*** DATA SHOWN ***
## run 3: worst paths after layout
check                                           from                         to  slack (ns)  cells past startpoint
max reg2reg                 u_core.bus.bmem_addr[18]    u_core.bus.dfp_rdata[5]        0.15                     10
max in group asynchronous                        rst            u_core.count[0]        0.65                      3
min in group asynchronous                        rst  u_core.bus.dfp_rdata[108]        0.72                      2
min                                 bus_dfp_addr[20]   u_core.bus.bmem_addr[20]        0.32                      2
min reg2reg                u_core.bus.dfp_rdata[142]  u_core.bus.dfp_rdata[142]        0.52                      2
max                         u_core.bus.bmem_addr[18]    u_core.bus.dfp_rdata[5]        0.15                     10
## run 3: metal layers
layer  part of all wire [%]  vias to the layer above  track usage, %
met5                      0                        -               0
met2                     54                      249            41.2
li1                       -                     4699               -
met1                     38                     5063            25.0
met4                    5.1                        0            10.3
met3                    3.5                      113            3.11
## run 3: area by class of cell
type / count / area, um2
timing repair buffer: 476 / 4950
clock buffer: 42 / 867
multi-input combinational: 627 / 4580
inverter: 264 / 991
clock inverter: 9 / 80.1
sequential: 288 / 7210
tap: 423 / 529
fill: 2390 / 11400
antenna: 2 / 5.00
===== src/rtl/ram_data_tester.sv =====
// rtl/ram_data_tester.sv - pattern-generating RAM tester; optional write-through via RAM_WRITE_THROUGH_EN
module ram_data_tester #(
   parameter int ADDR_W = 4,
   parameter int DATA_W = 4
) (
   input  logic              clk,
   input  logic              rst,
   input  logic [ADDR_W-1:0] address,
   input  logic              we,
   output logic [DATA_W-1:0] data,
   output logic [DATA_W-1:0] out
);

   localparam int DEPTH = 2 ** ADDR_W;

   logic [DATA_W-1:0] mem [DEPTH];

   // Test pattern is the inverted address; purely combinational so it tracks address immediately
   assign data = ~address;

   // Storage array: cleared the moment rst rises, otherwise written with the pattern on we
   always_ff @(posedge clk or posedge rst) begin
      if (rst) begin
         for (int i = 0; i < DEPTH; i++) begin
            mem[i] <= '0;
         end
      end else if (we) begin
         mem[address] <= data;
      end
   end

   // Registered read port: loads on read cycles; on write cycles it holds or shows the written word
   always_ff @(posedge clk or posedge rst) begin
      if (rst) begin
         out <= '0;
      end else if (!we) begin
         out <= mem[address];
      end
`ifdef RAM_WRITE_THROUGH_EN
      else begin
         out <= data;
      end
`endif
   end

endmodule
==> src/rtl/exc_redirect_seq.sv <==
// exc_redirect_seq: front-end redirect sequencer for exception / ERET.
// Accepts one redirect target and raises flush. Fetches already in flight
// are drained and their data is marked for discard. The target is then
// offered to the fetch stage over a valid/ready handshake.
// Optional feature macro: EXC_REDIRECT_RETARGET_EN. When it is defined,
// a newer request arriving during DRAIN/REDIRECT replaces the pending
// target, so the latest target wins.
module exc_redirect_seq #(
  parameter  int MAX_OUTSTANDING = 4,
  localparam int CNT_W           = $clog2(MAX_OUTSTANDING + 1)
) (
  input  logic             clk,
  input  logic             reset,
  input  logic             req_valid,
  input  logic [31:0]      req_pc,
  input  logic             req_eret,
  output logic             req_ready,
  input  logic             inst_req_fire,
  input  logic             inst_data_ok,
  output logic             flush,
  output logic             fetch_hold,
  output logic             discard_data,
  output logic             redirect_valid,
  output logic [31:0]      redirect_pc,
  output logic             redirect_eret,
  input  logic             redirect_ready,
  output logic [CNT_W-1:0] outstanding,
  output logic             busy
);

  localparam logic [1:0] S_IDLE  = 2'd0;
  localparam logic [1:0] S_DRAIN = 2'd1;
  localparam logic [1:0] S_REDIR = 2'd2;

  localparam logic [CNT_W-1:0] CNT_MAX = CNT_W'(MAX_OUTSTANDING);

  logic [1:0]       r_state;
  logic [1:0]       w_state_next;
  logic [CNT_W-1:0] r_cnt;
  logic [CNT_W-1:0] w_cnt_next;
  logic             w_inc_sat;
  logic             w_dec_sat;
  logic             w_ready;
  logic             w_accept;
  logic [31:0]      r_pc;
  logic             r_eret;

  // Saturating in-flight fetch count, updated in every state
  always_comb begin
    w_cnt_next = r_cnt;
    w_inc_sat  = 1'b0;
    w_dec_sat  = 1'b0;
    if (inst_req_fire && !inst_data_ok) begin
      if (r_cnt == CNT_MAX) w_inc_sat = 1'b1;
      else                  w_cnt_next = r_cnt + CNT_W'(1);
    end else if (!inst_req_fire && inst_data_ok) begin
      if (r_cnt == '0) w_dec_sat = 1'b1;
      else             w_cnt_next = r_cnt - CNT_W'(1);
    end
  end

`ifdef EXC_REDIRECT_RETARGET_EN
  // Retarget is refused only in the cycle the current target is handed over
  assign w_ready = !((r_state == S_REDIR) && redirect_ready);
`else
  assign w_ready = (r_state == S_IDLE);
`endif

  assign w_accept = req_valid & w_ready;

  // Next-state selection: drain until no fetch is in flight, then offer target
  always_comb begin
    w_state_next = r_state;
    case (r_state)
      S_IDLE: begin
        if (w_accept) w_state_next = (w_cnt_next == '0) ? S_REDIR : S_DRAIN;
      end
      S_DRAIN: begin
        if (w_cnt_next == '0) w_state_next = S_REDIR;
      end
      S_REDIR: begin
        if (redirect_ready) w_state_next = S_IDLE;
      end
      default: w_state_next = S_IDLE;
    endcase
  end

  // State, counter and latched target registers
  always_ff @(posedge clk) begin
    if (reset) begin
      r_state <= S_IDLE;
      r_cnt   <= '0;
      r_pc    <= '0;
      r_eret  <= 1'b0;
    end else begin
      r_state <= w_state_next;
      r_cnt   <= w_cnt_next;
      if (w_accept) begin
        r_pc   <= req_pc;
        r_eret <= req_eret;
      end
    end
  end

  assign req_ready      = w_ready;
  assign discard_data   = inst_data_ok & ((r_state != S_IDLE) | w_accept);
  assign flush          = (r_state != S_IDLE);
  assign fetch_hold     = (r_state != S_IDLE);
  assign busy           = (r_state != S_IDLE);
  assign redirect_valid = (r_state == S_REDIR);
  assign redirect_pc    = r_pc;
  assign redirect_eret  = r_eret;
  assign outstanding    = r_cnt;

`ifndef SYNTHESIS
  // Illegal events: counter saturation and fetch issued while held
  always_ff @(posedge clk) begin
    if (!reset) begin
      assert (!w_inc_sat) else $error("exc_redirect_seq: outstanding overflow");
      assert (!w_dec_sat) else $error("exc_redirect_seq: data_ok with nothing outstanding");
      assert (!(inst_req_fire && fetch_hold))
        else $error("exc_redirect_seq: fetch issued while fetch_hold");
    end
  end
`endif

endmodule

==> config.mk <==
export PLATFORM = sky130hd
export DESIGN_NAME = exc_redirect_seq
export DESIGN_NICKNAME = d
export VERILOG_FILES = /design/src/rtl/exc_redirect_seq.sv
export SDC_FILE = /design/constraint.sdc
export NUM_CORES = 1
export LEC_CHECK = 0
export ABC_AREA = 1
export CORE_MARGIN = 4
export CORE_UTILIZATION = 39
export DETAILED_ROUTE_END_ITERATION = 10
export PLACE_DENSITY = 0.8
export REMOVE_ABC_BUFFERS = 1
export SLEW_MARGIN = 20
export SYNTH_ARGS = -nofsm -noshare
export SYNTH_HDL_FRONTEND = slang
export SYNTH_SLANG_ARGS = --single-unit
==> constraint.sdc <==
create_clock -name clk -period 1.6 [get_ports clk]
set_input_delay 0.32 -clock clk [delete_from_list [all_inputs] [get_ports clk]]
set_output_delay 0.32 -clock clk [all_outputs]
set_load 0.01 [all_outputs]
==> metrics.txt <==
outcome=finished, final reports clean; row count=22; Synth warnings=0; IO Port Bufs=80; Slowest-stage cell, CP=clkdlybuf4s50_1; Synth area leaders=dfxtp_1 (49%), nor2_1 (18%), o21ai_0 (9.1%); final hold viol count=0; Die ar.=5011 µm²; via count=around 1600; Yosys reg bits=38; Clk Latency, worst-skew pair=0.29 ns; Setup Crit Path Kind=reg -> out; gpl congestion=0.7944; net count reported at finish=approximately 330; H-tree levels=2; Die Span Y=between 70 and 80 µm; PwrDens=between 1500 and 2000 nW/µm²; Total Routed Length=~4200 µm; Hold Crit Class=reg -> reg; FMAX=641.6 MHz; LEAKAGE=around 1.1 nW; most common cell after layout, fill and taps aside=clkdlybuf4s50_1; data required time of the worst path=between 1 and 1.5 ns; Iter 0 DRT Violations=~70; Clk pin slew, worst setup/hold paths=approximately 0.08 ns; Post-Place Setup Slack=-0.2524 ns; clk root buf=clkbuf_8; Inserted Diodes=0; first-pass GRT wire length=6706 µm; DR vias/cell=4.707; Worst path top cell family by delay=buffers and inverters; fillers=approximately 340; 1st-pass router iterations=4; crit path DAT=roughly 1.2 ns; Buf/Inv on CP=1; fin worst setup slack=around 0.041 ns; worst vdd ir=about 1.1 mV; Syn Area/Cell=around 7.4 µm²; Core ar.=around 3700 µm²; final core utilization=0.6895; max-cap viol count=0; period utilization=0.9741; Synth Instances=slightly above 200; relative slew slack=0.6215; Least-Margin Pin Slew=roughly 0.57 ns; area delta synth->final=67.86%; initial antenna violation count=0; largest net degree at the start of global routing=34; Max Root-Sink Buffers=2; Synth top area share=0.4947; Startpoint Class=flop; Crit Path Max Fanout=6; dpl hpwl=2982 µm; Ports=81; Clock Skews=around 0.0095 ns; vias in the first global route=around 1600; most frequent cells in the layout=clkdlybuf4s50_1 (74), nor2_1 (72), dfxtp_1 (34), o21ai_0 (28), nand2_1 (13); total grt overflow=0; clock sinks=38; Crit path largest cell delay=between 0.5 and 0.6 ns; Final min period=1.559 ns; GRT Util Overall=0.1652; Seq/Total Area, Yosys=0.4947; CTS buffer count=5; DRT antenna net count=0; die width=70.79 µm; layout cells sized above 1=0.1229; setup violators final=0; Slew Limit Fails=0; Yosys cell types=20; DRC Markers=0; critical path, cell by cell=clkdlybuf4s50_1; Post-Syn Area=approximately 1500 µm²; Critical Path End Type=output port; routed len/inst=between 10 and 15 µm; cts hold-fix bufs=0; Initial Utilization=0.4108; CTS tree=done; Synth area leader=dfxtp_1; Design Power=roughly 4 mW
==> power by group <==
part / internal, mW / leakage [nW] / switching [mW]
Sequential: 1.22 / 0.317 / 0.147
Combinational: 0.831 / 0.730 / 0.837
Clock: 0.624 / 0.0683 / 0.341
==> through the flow <==
| stage | hold WS [ns] | cells | TNS (ns) | instance area (µm²) |
|---|---|---|---|---|
| 2_1_floorplan | 0.3891 | 196 | 0 | 1481 |
| 3_3_place_gp | 0.4758 | 333 | -3.971 | 2435 |
| 3_5_place_dp | 0.4885 | 333 | -4.376 | 2435 |
| 4_1_cts | 0.5098 | 341 | 0 | 2570 |
| 5_1_grt | 0.5275 | 341 | -0.01577 | 2581 |
| 6_report | 0.5106 | 341 | 0 | 2581 |
==> layer usage <==
layer / vias to the layer above / track usage / part of all wire
met4: 0 / 0.04384 / 0.011
li1: 821 / - / -
met5: - / 0 / 0
met2: 62 / 0.2678 / 0.45
met1: 717 / 0.1820 / 0.42
met3: 5 / 0.1023 / 0.12
==> path summary, 6_finish.rpt <==
check	slack, ns	start	end	depth (start not counted)
worst max-delay path	0.04	outstanding[2]	outstanding[2]	1
worst min-delay path	0.51	redirect_pc[16]	redirect_pc[16]	2
worst max register to register	0.15	outstanding[1]	r_state[1]	10
worst min register to register	0.51	redirect_pc[16]	redirect_pc[16]	2
==> logic make-up after synthesis <==
kind of cell               count (synthesis)  synth area share
DFF                                       38            0.4947
and+or+nand+nor                          102            0.2783
adders and majority gates                  3           0.02441
AOI/OAI and AO/OA                         38            0.1261
buffers and inverters                     25           0.07079
xor gates and xnor gates                   1          0.005697
==> synthesized netlist by cell type <==
| library cell | n |
|---|---|
| nor2_1 | 72 |
| dfxtp_1 | 38 |
| o21ai_0 | 28 |
| nand2_1 | 13 |
| inv_1 | 9 |
| nand3_1 | 9 |
| buf_2 | 6 |
| inv_2 | 5 |
| o21ai_1 | 5 |
| a21oi_1 | 3 |
| clkbuf_1 | 3 |
| ha_1 | 3 |
| nand2_2 | 3 |
| buf_4 | 2 |
| nor2_2 | 2 |
| nor2_4 | 2 |
| nand3_2 | 1 |
| o211ai_1 | 1 |
| o22ai_1 | 1 |
| xnor2_1 | 1 |
==> flip-flops by register name, indices dropped and copies added, names as in the netlist <==
signal / cells
redirect_pc: 32
outstanding: 3
r_state: 2
redirect_eret: 1
==> final cells by class <==
class / instances / area (µm²) / area share
inverters: 14 / 52.55 / 0.02036
multi-input cells: 144 / 680.7 / 0.2637
flip-flops and latches: 38 / 768.2 / 0.2976
clock buffers: 5 / 68.82 / 0.02666
clock inverters: 3 / 68.82 / 0.02666
well taps: 48 / 60.06 / 0.02327
repair buffers: 89 / 882.1 / 0.3417
==> repair_timing <==
action                                 4_1_cts  5_1_grt
gates resized for setup                      9        7
buffers inserted                             0        0
endpoints found under the hold margin        0        0
setup endpoints to repair                    7        4
(Power assumes the default switching activity.)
*** End of DATA SHOWN ***
Reproduce, character for character, only the lines of the preceding data that start at the line with "end else begin" and end at the line with "assert (!(inst_req_fire && fetch_hold))", both included.

*OUTPUT OF THE TASK*
    end else begin
      r_state <= w_state_next;
      r_cnt   <= w_cnt_next;
      if (w_accept) begin
        r_pc   <= req_pc;
        r_eret <= req_eret;
      end
    end
  end

  assign req_ready      = w_ready;
  assign discard_data   = inst_data_ok & ((r_state != S_IDLE) | w_accept);
  assign flush          = (r_state != S_IDLE);
  assign fetch_hold     = (r_state != S_IDLE);
  assign busy           = (r_state != S_IDLE);
  assign redirect_valid = (r_state == S_REDIR);
  assign redirect_pc    = r_pc;
  assign redirect_eret  = r_eret;
  assign outstanding    = r_cnt;

`ifndef SYNTHESIS
  // Illegal events: counter saturation and fetch issued while held
  always_ff @(posedge clk) begin
    if (!reset) begin
      assert (!w_inc_sat) else $error("exc_redirect_seq: outstanding overflow");
      assert (!w_dec_sat) else $error("exc_redirect_seq: data_ok with nothing outstanding");
      assert (!(inst_req_fire && fetch_hold))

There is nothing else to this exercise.